THERE is something rotten at the heart of the Australian cricket team. There’s no hiding from that now after Steve Smith and co. smashed the already brittle culture in to a thousand pieces.

Steve Smith and David Warner stood down over ball tampering

MADNESS entered that room in the Western Cape Cricket Club stand at lunch time on day three of the third Test. It had been glimpsed before but now it held a seat at the head of the table.

The dressing room, like the baggy green, is sacred, ground where only the privileged trod. A closed community where a handful who had the talent and the will to succeed gathered.

At the same time the conspiracy to cheat was taking place chairman of Cricket Australia David Peever was grabbing a quick lunch with VIPs in the Cricket South Africa President’s Box. He was due to fly home later that day. He and chief executive James Sutherland had just made it clear they were unhappy with the way the crowd was behaving.

Mitch Starc and Josh Hazlewood are reported fuming at being tarred with the cheating brush.
Mitch Starc and Josh Hazlewood are reported fuming at being tarred with the cheating brush.

They were made to look silly by the events that unfolded.

When Peever got off the plane in Sydney he was greeted by a phone call from the Prime Minister.
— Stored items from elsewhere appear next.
### src/rtl/deco_exe_reg_if.sv
// Decode/execute pipeline-register bus: decode-side inputs, execute-side
// outputs and the trig-unit handshake grouped into one interface.
interface deco_exe_reg_if #(
    parameter int DATA_W = 32,
    parameter int REG_AW = 4
);
    // Decode-stage side
    logic              valid_d;
    logic [14:0]       ctrl_d;
    logic              blink_d;
    logic [DATA_W-1:0] rd1_d;
    logic [DATA_W-1:0] rd2_d;
    logic [DATA_W-1:0] imm_d;
    logic [REG_AW-1:0] ra1_d;
    logic [REG_AW-1:0] ra2_d;
    logic [REG_AW-1:0] wa3_d;
    logic              stall_d;
    logic              flush_e;
    logic              trig_done;

    // Execute-stage side
    logic              valid_e;
    logic [14:0]       ctrl_e;
    logic              blink_e;
    logic [DATA_W-1:0] rd1_e;
    logic [DATA_W-1:0] rd2_e;
    logic [DATA_W-1:0] imm_e;
    logic [REG_AW-1:0] ra1_e;
    logic [REG_AW-1:0] ra2_e;
    logic [REG_AW-1:0] wa3_e;
    logic              trig_start;
    logic              hold_de;
    logic              trig_err;

    // Pipeline / environment view: drives decode side, observes execute side
    modport master (
        output valid_d, ctrl_d, blink_d, rd1_d, rd2_d, imm_d,
               ra1_d, ra2_d, wa3_d, stall_d, flush_e, trig_done,
        input  valid_e, ctrl_e, blink_e, rd1_e, rd2_e, imm_e,
               ra1_e, ra2_e, wa3_e, trig_start, hold_de, trig_err
    );

    // Register view
    modport slave (
        input  valid_d, ctrl_d, blink_d, rd1_d, rd2_d, imm_d,
               ra1_d, ra2_d, wa3_d, stall_d, flush_e, trig_done,
        output valid_e, ctrl_e, blink_e, rd1_e, rd2_e, imm_e,
               ra1_e, ra2_e, wa3_e, trig_start, hold_de, trig_err
    );
endinterface

### src/rtl/deco_exe_reg.sv
// Decode->execute pipeline register for the PDA core. Captures the decode
// control bundle and operands, applies stall/flush, and sequences the
// multi-cycle SIN/COS handshake by holding E while the trig unit runs.
//
// ctrl bundle bit map (MSB..LSB):
//   [14] pcSrc  [13] regWrite  [12] immSrc  [11] aluSrc  [10] trigControl
//   [9:6] aluControl  [5] memWrite  [4] memPixWrite  [3:2] memToReg
//   [1] branch  [0] flagWrite
module deco_exe_reg #(
    parameter int DATA_W       = 32,
    parameter int REG_AW       = 4,
    parameter int TRIG_TIMEOUT = 64
) (
    input  logic           clk,
    input  logic           rst_n,
    deco_exe_reg_if.slave  bus
);
    localparam int CTRL_W   = 15;
    localparam int TRIG_BIT = 10;

    localparam logic [0:0] ST_IDLE      = 1'b0;
    localparam logic [0:0] ST_TRIG_WAIT = 1'b1;

    localparam int              CNT_W    = (TRIG_TIMEOUT > 1) ? $clog2(TRIG_TIMEOUT) : 1;
    localparam logic [CNT_W-1:0] CNT_LAST = CNT_W'(TRIG_TIMEOUT - 1);

    // FSM / handshake state
    logic [0:0]       state_q, state_d;
    logic [CNT_W-1:0] cnt_q, cnt_d;
    logic             trig_start_q, trig_start_d;
    logic             trig_err_q, trig_err_d;

    // E-stage payload
    logic              valid_q, valid_d;
    logic [CTRL_W-1:0] ctrl_q, ctrl_d;
    logic              blink_q, blink_d;
    logic [DATA_W-1:0] rd1_q, rd1_d;
    logic [DATA_W-1:0] rd2_q, rd2_d;
    logic [DATA_W-1:0] imm_q, imm_d;
    logic [REG_AW-1:0] ra1_q, ra1_d;
    logic [REG_AW-1:0] ra2_q, ra2_d;
    logic [REG_AW-1:0] wa3_q, wa3_d;

    // Control decode shared by the payload and FSM next-state logic
    logic in_wait;
    logic timeout;
    logic release_w;
    logic e_update;
    logic do_flush;
    logic do_load;
    logic enter_wait;

    assign in_wait    = (state_q == ST_TRIG_WAIT);
    // A timeout releases E exactly as a trig_done would
    assign timeout    = in_wait && (cnt_q == CNT_LAST);
    assign release_w  = in_wait && (bus.trig_done || timeout);
    // E follows the normal flush/stall/load rules in IDLE and on the release edge
    assign e_update   = !in_wait || release_w;
    assign do_flush   = e_update && bus.flush_e;
    assign do_load    = e_update && !bus.flush_e && !bus.stall_d;
    assign enter_wait = do_load && bus.valid_d && bus.ctrl_d[TRIG_BIT];

    // Next E payload: flush beats stall beats load; otherwise hold
    always_comb begin
        // NOTE: every always_comb output gets a default first so no path leaves it unassigned (no latch).
        valid_d = valid_q;
        ctrl_d  = ctrl_q;
        blink_d = blink_q;
        rd1_d   = rd1_q;
        rd2_d   = rd2_q;
        imm_d   = imm_q;
        ra1_d   = ra1_q;
        ra2_d   = ra2_q;
        wa3_d   = wa3_q;
        if (do_flush) begin
            valid_d = 1'b0;
            ctrl_d  = '0;
            blink_d = 1'b0;
            rd1_d   = '0;
            rd2_d   = '0;
            imm_d   = '0;
            ra1_d   = '0;
            ra2_d   = '0;
            wa3_d   = '0;
        end else if (do_load) begin
            valid_d = bus.valid_d;
            ctrl_d  = bus.valid_d ? bus.ctrl_d  : '0;
            blink_d = bus.valid_d ? bus.blink_d : 1'b0;
            rd1_d   = bus.rd1_d;
            rd2_d   = bus.rd2_d;
            imm_d   = bus.imm_d;
            ra1_d   = bus.ra1_d;
            ra2_d   = bus.ra2_d;
            wa3_d   = bus.wa3_d;
        end
    end

    // Trig FSM, wait counter, start pulse and sticky timeout flag
    always_comb begin
        state_d      = state_q;
        cnt_d        = cnt_q;
        trig_start_d = enter_wait;
        trig_err_d   = trig_err_q | timeout;
        if (enter_wait) begin
            state_d = ST_TRIG_WAIT;
            cnt_d   = '0;
        end else if (release_w) begin
            state_d = ST_IDLE;
            cnt_d   = '0;
        end else if (in_wait) begin
            cnt_d   = cnt_q + CNT_W'(1);
        end
    end

    // State and payload registers, cleared asynchronously
    always_ff @(posedge clk or negedge rst_n) begin
        // NOTE: sequential state uses non-blocking assignments so all flops sample pre-edge values.
        if (!rst_n) begin
            state_q      <= ST_IDLE;
            cnt_q        <= '0;
            trig_start_q <= 1'b0;
            trig_err_q   <= 1'b0;
            valid_q      <= 1'b0;
            ctrl_q       <= '0;
            blink_q      <= 1'b0;
            rd1_q        <= '0;
            rd2_q        <= '0;
            imm_q        <= '0;
            ra1_q        <= '0;
            ra2_q        <= '0;
            wa3_q        <= '0;
        end else begin
            state_q      <= state_d;
            cnt_q        <= cnt_d;
            trig_start_q <= trig_start_d;
            trig_err_q   <= trig_err_d;
            valid_q      <= valid_d;
            ctrl_q       <= ctrl_d;
            blink_q      <= blink_d;
            rd1_q        <= rd1_d;
            rd2_q        <= rd2_d;
            imm_q        <= imm_d;
            ra1_q        <= ra1_d;
            ra2_q        <= ra2_d;
            wa3_q        <= wa3_d;
        end
    end

    assign bus.valid_e    = valid_q;
    assign bus.ctrl_e     = ctrl_q;
    assign bus.blink_e    = blink_q;
    assign bus.rd1_e      = rd1_q;
    assign bus.rd2_e      = rd2_q;
    assign bus.imm_e      = imm_q;
    assign bus.ra1_e      = ra1_q;
    assign bus.ra2_e      = ra2_q;
    assign bus.wa3_e      = wa3_q;
    assign bus.trig_start = trig_start_q;
    assign bus.trig_err   = trig_err_q;
    // Drops in the release cycle itself so decode advances with no bubble
    assign bus.hold_de    = in_wait && !(bus.trig_done || timeout);
endmodule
His celebrated side and its administration were at the centre of what might be the greatest controversy in the history of Australian cricket. They are certainly at the heart of the greatest disappointment.

There is something rotten at the heart of the Australian cricket team. There’s no hiding from that now.

Something has gone wrong in that shifting dressing room and it was going wrong before lunch time on Saturday.

LISTEN! A special ball tampering crisis Cricket Unfiltered episode is out with News Corp’s Russell Gould and Andrew Menczel dissecting the fallout of the Australian cheating scandal.

You can download Cricket Unfiltered from the iTunes store

The public has struggled to love a side that wins ugly, but success and nationalism and tradition have patched the frayed fabric.

A conspiracy to cheat is, however, and has ripped the cloth and major repairs will be needed. The mend will not be invisible.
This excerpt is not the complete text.